What you return must match the data exactly, line for line.

══ Information provided ══

==> src/hdl/base64_codec_top_defines.svh <==
// assertion macros for the base64 codec
// no dependencies; included by b64c_back, the module that carries assertions
`ifndef BASE64_CODEC_TOP_DEFINES_SVH
`define BASE64_CODEC_TOP_DEFINES_SVH

`ifndef SYNTH
// antecedent implies consequent in the same cycle
`define B64C_ASSERT_IMP(lbl, clk_s, rst_s, ante, cons) \
  lbl: assert property (@(posedge clk_s) disable iff (rst_s) (ante) |-> (cons)) \
    else $error("b64c assertion failed");
// condition must never hold
`define B64C_ASSERT_NEVER(lbl, clk_s, rst_s, cond) \
  lbl: assert property (@(posedge clk_s) disable iff (rst_s) !(cond)) \
    else $error("b64c assertion failed");
`else
`define B64C_ASSERT_IMP(lbl, clk_s, rst_s, ante, cons)
`define B64C_ASSERT_NEVER(lbl, clk_s, rst_s, cond)
`endif

`endif

==> src/hdl/b64c_pkg.sv <==
// shared types, constants and alphabet functions for the base64 codec
// no dependencies
`default_nettype none

package b64c_pkg;

  // mode register codes
  localparam logic MODE_ENCODE = 1'b0;
  localparam logic MODE_DECODE = 1'b1;

  localparam logic [7:0] PAD_CHAR     = 8'd61;
  localparam logic [6:0] INVALID_CODE = 7'd64;

  // job queue sizing
  localparam int QUEUE_DEPTH = 2;
  localparam int QUEUE_AW    = (QUEUE_DEPTH > 1) ? $clog2(QUEUE_DEPTH) : 1;

  // one finished group handed from the front to the back
  typedef struct packed {
    logic        enc;     // 1: characters from a byte group
    logic [23:0] bits;    // group bits, msb first
    logic [1:0]  cnt_m1;  // results in this job minus one
    logic [1:0]  sig_m1;  // encode: real characters minus one, rest are pad
    logic        last;    // job ends the message
    logic        err;     // error flag for every result of the job
  } job_t;

  // six-bit value to alphabet character
  function automatic logic [7:0] enc_char(input logic [5:0] v);
    logic [7:0] w;
    w = {2'b00, v};
    if (v < 6'd26)      return w + 8'd65;
    else if (v < 6'd52) return w + 8'd71;   // 'a' - 26
    else if (v < 6'd62) return w - 8'd4;    // '0' - 52
    else if (v == 6'd62) return 8'd43;
    else                return 8'd47;
  endfunction

  // character to six-bit value, INVALID_CODE when outside the alphabet
  function automatic logic [6:0] dec_value(input logic [7:0] c);
    logic [7:0] r;
    r = 8'd0;
    case (c) inside
      [8'd65:8'd90]:  r = c - 8'd65;
      [8'd97:8'd122]: r = c - 8'd71;
      [8'd48:8'd57]:  r = c + 8'd4;
      8'd43:          r = 8'd62;
      8'd47:          r = 8'd63;
      default:        r = {1'b0, INVALID_CODE};
    endcase
    return r[6:0];
  endfunction

endpackage

`default_nettype wire

==> src/hdl/b64c_ifs.sv <==
// stream and configuration channel interfaces for the base64 codec
// no dependencies
`default_nettype none

// input items: byte and end-of-message mark
interface b64c_in_if;
  logic       valid;
  logic       ready;
  logic [7:0] in_byte;
  logic       in_last;
  modport source (output valid, output in_byte, output in_last, input ready);
  modport sink   (input valid, input in_byte, input in_last, output ready);
endinterface

// result items: byte, end-of-message mark and error flag
interface b64c_out_if;
  logic       valid;
  logic       ready;
  logic [7:0] out_byte;
  logic       out_last;
  logic       error;
  modport source (output valid, output out_byte, output out_last, output error,
                  input ready);
  modport sink   (input valid, input out_byte, input out_last, input error,
                  output ready);
endinterface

═══

## Solution for this task
==> src/hdl/base64_codec_top_defines.svh <==
// assertion macros for the base64 codec
// no dependencies; included by b64c_back, the module that carries assertions
`ifndef BASE64_CODEC_TOP_DEFINES_SVH
`define BASE64_CODEC_TOP_DEFINES_SVH

`ifndef SYNTH
// antecedent implies consequent in the same cycle
`define B64C_ASSERT_IMP(lbl, clk_s, rst_s, ante, cons) \
  lbl: assert property (@(posedge clk_s) disable iff (rst_s) (ante) |-> (cons)) \
    else $error("b64c assertion failed");
// condition must never hold
`define B64C_ASSERT_NEVER(lbl, clk_s, rst_s, cond) \
  lbl: assert property (@(posedge clk_s) disable iff (rst_s) !(cond)) \
    else $error("b64c assertion failed");
`else
`define B64C_ASSERT_IMP(lbl, clk_s, rst_s, ante, cons)
`define B64C_ASSERT_NEVER(lbl, clk_s, rst_s, cond)
`endif

`endif

==> src/hdl/b64c_pkg.sv <==
// shared types, constants and alphabet functions for the base64 codec
// no dependencies
`default_nettype none

package b64c_pkg;

  // mode register codes
  localparam logic MODE_ENCODE = 1'b0;
  localparam logic MODE_DECODE = 1'b1;

  localparam logic [7:0] PAD_CHAR     = 8'd61;
  localparam logic [6:0] INVALID_CODE = 7'd64;

  // job queue sizing
  localparam int QUEUE_DEPTH = 2;
  localparam int QUEUE_AW    = (QUEUE_DEPTH > 1) ? $clog2(QUEUE_DEPTH) : 1;

  // one finished group handed from the front to the back
  typedef struct packed {
    logic        enc;     // 1: characters from a byte group
    logic [23:0] bits;    // group bits, msb first
    logic [1:0]  cnt_m1;  // results in this job minus one
    logic [1:0]  sig_m1;  // encode: real characters minus one, rest are pad
    logic        last;    // job ends the message
    logic        err;     // error flag for every result of the job
  } job_t;

  // six-bit value to alphabet character
  function automatic logic [7:0] enc_char(input logic [5:0] v);
    logic [7:0] w;
    w = {2'b00, v};
    if (v < 6'd26)      return w + 8'd65;
    else if (v < 6'd52) return w + 8'd71;   // 'a' - 26
    else if (v < 6'd62) return w - 8'd4;    // '0' - 52
    else if (v == 6'd62) return 8'd43;
    else                return 8'd47;
  endfunction

  // character to six-bit value, INVALID_CODE when outside the alphabet
  function automatic logic [6:0] dec_value(input logic [7:0] c);
    logic [7:0] r;
    r = 8'd0;
    case (c) inside
      [8'd65:8'd90]:  r = c - 8'd65;
      [8'd97:8'd122]: r = c - 8'd71;
      [8'd48:8'd57]:  r = c + 8'd4;
      8'd43:          r = 8'd62;
      8'd47:          r = 8'd63;
      default:        r = {1'b0, INVALID_CODE};
    endcase
    return r[6:0];
  endfunction

endpackage

`default_nettype wire

==> src/hdl/b64c_ifs.sv <==
// stream and configuration channel interfaces for the base64 codec
// no dependencies
`default_nettype none

// input items: byte and end-of-message mark
interface b64c_in_if;
  logic       valid;
  logic       ready;
  logic [7:0] in_byte;
  logic       in_last;
  modport source (output valid, output in_byte, output in_last, input ready);
  modport sink   (input valid, input in_byte, input in_last, output ready);
endinterface

// result items: byte, end-of-message mark and error flag
interface b64c_out_if;
  logic       valid;
  logic       ready;
  logic [7:0] out_byte;
  logic       out_last;
  logic       error;
  modport source (output valid, output out_byte, output out_last, output error,
                  input ready);
  modport sink   (input valid, input out_byte, input out_last, input error,
                  output ready);
endinterface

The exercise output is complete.